Local Government Pension Scheme
- Official scheme logo
- Abbreviation: LGPS
- Formation: 1922
- Type: Public service pension scheme
- Purpose: Statutory, funded defined benefit occupational pension scheme for eligible employees of local authorities and participating employers.
- Region served: United Kingdom
- Members: England and Wales: 6.9 million (31 March 2025) Scotland: 670,051 (31 March 2024) Northern Ireland: 176,915 (31 March 2025)
- Website: www.lgpsmember.org

= Local Government Pension Scheme =

British public service pension scheme

Local Government Pension Scheme (LGPS) is the statutory, funded defined benefit pension scheme for employees of local government and participating employers in the United Kingdom. In England and Wales it is administered locally by 86 administering authorities, in Scotland by 11 regional funds, and in Northern Ireland as a single fund administered by the Northern Ireland Local Government Officers’ Superannuation Committee (NILGOSC).

As of March 2025, the scheme in England and Wales covered about 6.9 million members and held investments of about £402 billion.

The scheme design moved from final-salary benefits to career average revalued earnings in England and Wales from 1 April 2014, in Scotland from 1 April 2015, and in Northern Ireland from 1 April 2015. Funds are subject to triennial actuarial valuations to assess funding and set contribution strategies.

Since 2015 administering authorities in England and Wales have been directed by government to pool investments through authorised asset pools in order to achieve economies of scale and strengthen governance.

== How the scheme works ==

The Local Government Pension Scheme is a funded public service pension scheme set up by regulations and administered locally by pension funds across the United Kingdom. It is distinct from other large UK public service schemes such as the NHS Pension Scheme and the Teachers' Pension Scheme, which are mostly unfunded and operate on a pay-as-you-go basis.
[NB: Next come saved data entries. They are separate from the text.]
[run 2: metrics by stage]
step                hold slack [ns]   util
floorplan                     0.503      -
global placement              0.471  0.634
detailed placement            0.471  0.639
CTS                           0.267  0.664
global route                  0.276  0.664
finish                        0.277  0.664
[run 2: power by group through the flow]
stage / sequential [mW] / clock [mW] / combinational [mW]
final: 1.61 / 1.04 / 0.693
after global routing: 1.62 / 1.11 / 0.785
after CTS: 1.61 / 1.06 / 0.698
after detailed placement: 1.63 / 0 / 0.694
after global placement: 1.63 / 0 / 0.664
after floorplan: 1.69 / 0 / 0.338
`src/design/gsp_mul.sv`:
```
module gsp_mul (
  input  logic         clk,
  input  logic         rst,
  input  logic         start,
  input  logic [63:0]  a,
  input  logic [63:0]  b,
  output logic         done,
  output logic [127:0] prod
);

  logic [63:0] a_r, b_r;
  logic [2:0]  cnt;
  logic        run, pv;
  logic [63:0] pp;
  logic [1:0]  psh;
  logic [31:0] a_half, b_half;

  assign a_half = cnt[0] ? a_r[63:32] : a_r[31:0];
  assign b_half = cnt[1] ? b_r[63:32] : b_r[31:0];

  always_ff @(posedge clk) begin
    if (rst) begin
      run <= 1'b0;
      pv <= 1'b0;
      done <= 1'b0;
      cnt <= '0;
    end else begin
      done <= 1'b0;
      if (start) begin
        run <= 1'b1;
        pv <= 1'b0;
        cnt <= '0;
      end else if (run) begin
        pv <= (cnt != 3'd4);
        if (cnt != 3'd4) cnt <= cnt + 3'd1;
        if (cnt == 3'd4 && pv) begin
          run <= 1'b0;
          done <= 1'b1;
        end
      end
    end
  end

  always_ff @(posedge clk) begin
    if (start) begin
      a_r <= a;
      b_r <= b;
      prod <= '0;
    end else if (run) begin
      if (cnt != 3'd4) begin
        pp <= a_half * b_half;
        psh <= {1'b0, cnt[0]} + {1'b0, cnt[1]};
      end
      if (pv) prod <= prod + ({64'b0, pp} << {psh, 5'b0});
    end
  end

endmodule

```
=== Where the rules apply ===
In England and Wales the scheme framework is set by the Local Government Pension Scheme Regulations 2013 and related instruments, with detailed guidance issued by central government and the Scheme Advisory Board. In Scotland the scheme operates under the Local Government Pension Scheme (Scotland) Regulations 2018 with regulatory guidance provided by the Scottish Public Pensions Agency. In Northern Ireland the Local Government Pension Scheme is established by the 2014 regulations and administered by the Northern Ireland Local Government Officers’ Superannuation Committee (NILGOSC). The government’s policy on investment pooling applies to England and Wales only, with Scottish and Northern Irish funds running their own investment arrangements under their respective regulations.

=== Who runs it ===
Each administering authority acts as the scheme manager for its fund and is responsible for local administration and decision-making within the regulatory framework. Every fund must have a local pension board to assist the scheme manager in securing effective and efficient governance and administration. In England and Wales, the LGPS Scheme Advisory Board supports the Department for Levelling Up, Housing and Communities and administering authorities on scheme policy, data and guidance. Across the UK, funds are expected to meet the governance and internal-control standards set out by The Pensions Regulator for public service schemes.

=== Who is covered ===
Members include employees of local authorities and other participating employers admitted under the regulations, with categories reported in official statistics for England and Wales and equivalent publications in Scotland and Northern Ireland. “Members” in published totals usually means active contributors, deferred members and pensioners in payment, with a small number of flexible retirees where used by the reporting body. For an overview of the scheme’s governance and roles written for members, see the official LGPS member site.

== History ==
=== Origins and early legislation ===
Local government superannuation developed piecemeal during the late nineteenth and early twentieth centuries, moving onto a statutory footing with the Local Government and Other Officers' Superannuation Act 1922. The Local Government Superannuation Act 1937 expanded and regularised the arrangements in England and Wales, with further changes made by the Local Government Superannuation Act 1953. In Northern Ireland the Northern Ireland Local Government Officers’ Superannuation Committee (NILGOSC) was established in April 1950 to administer the scheme there.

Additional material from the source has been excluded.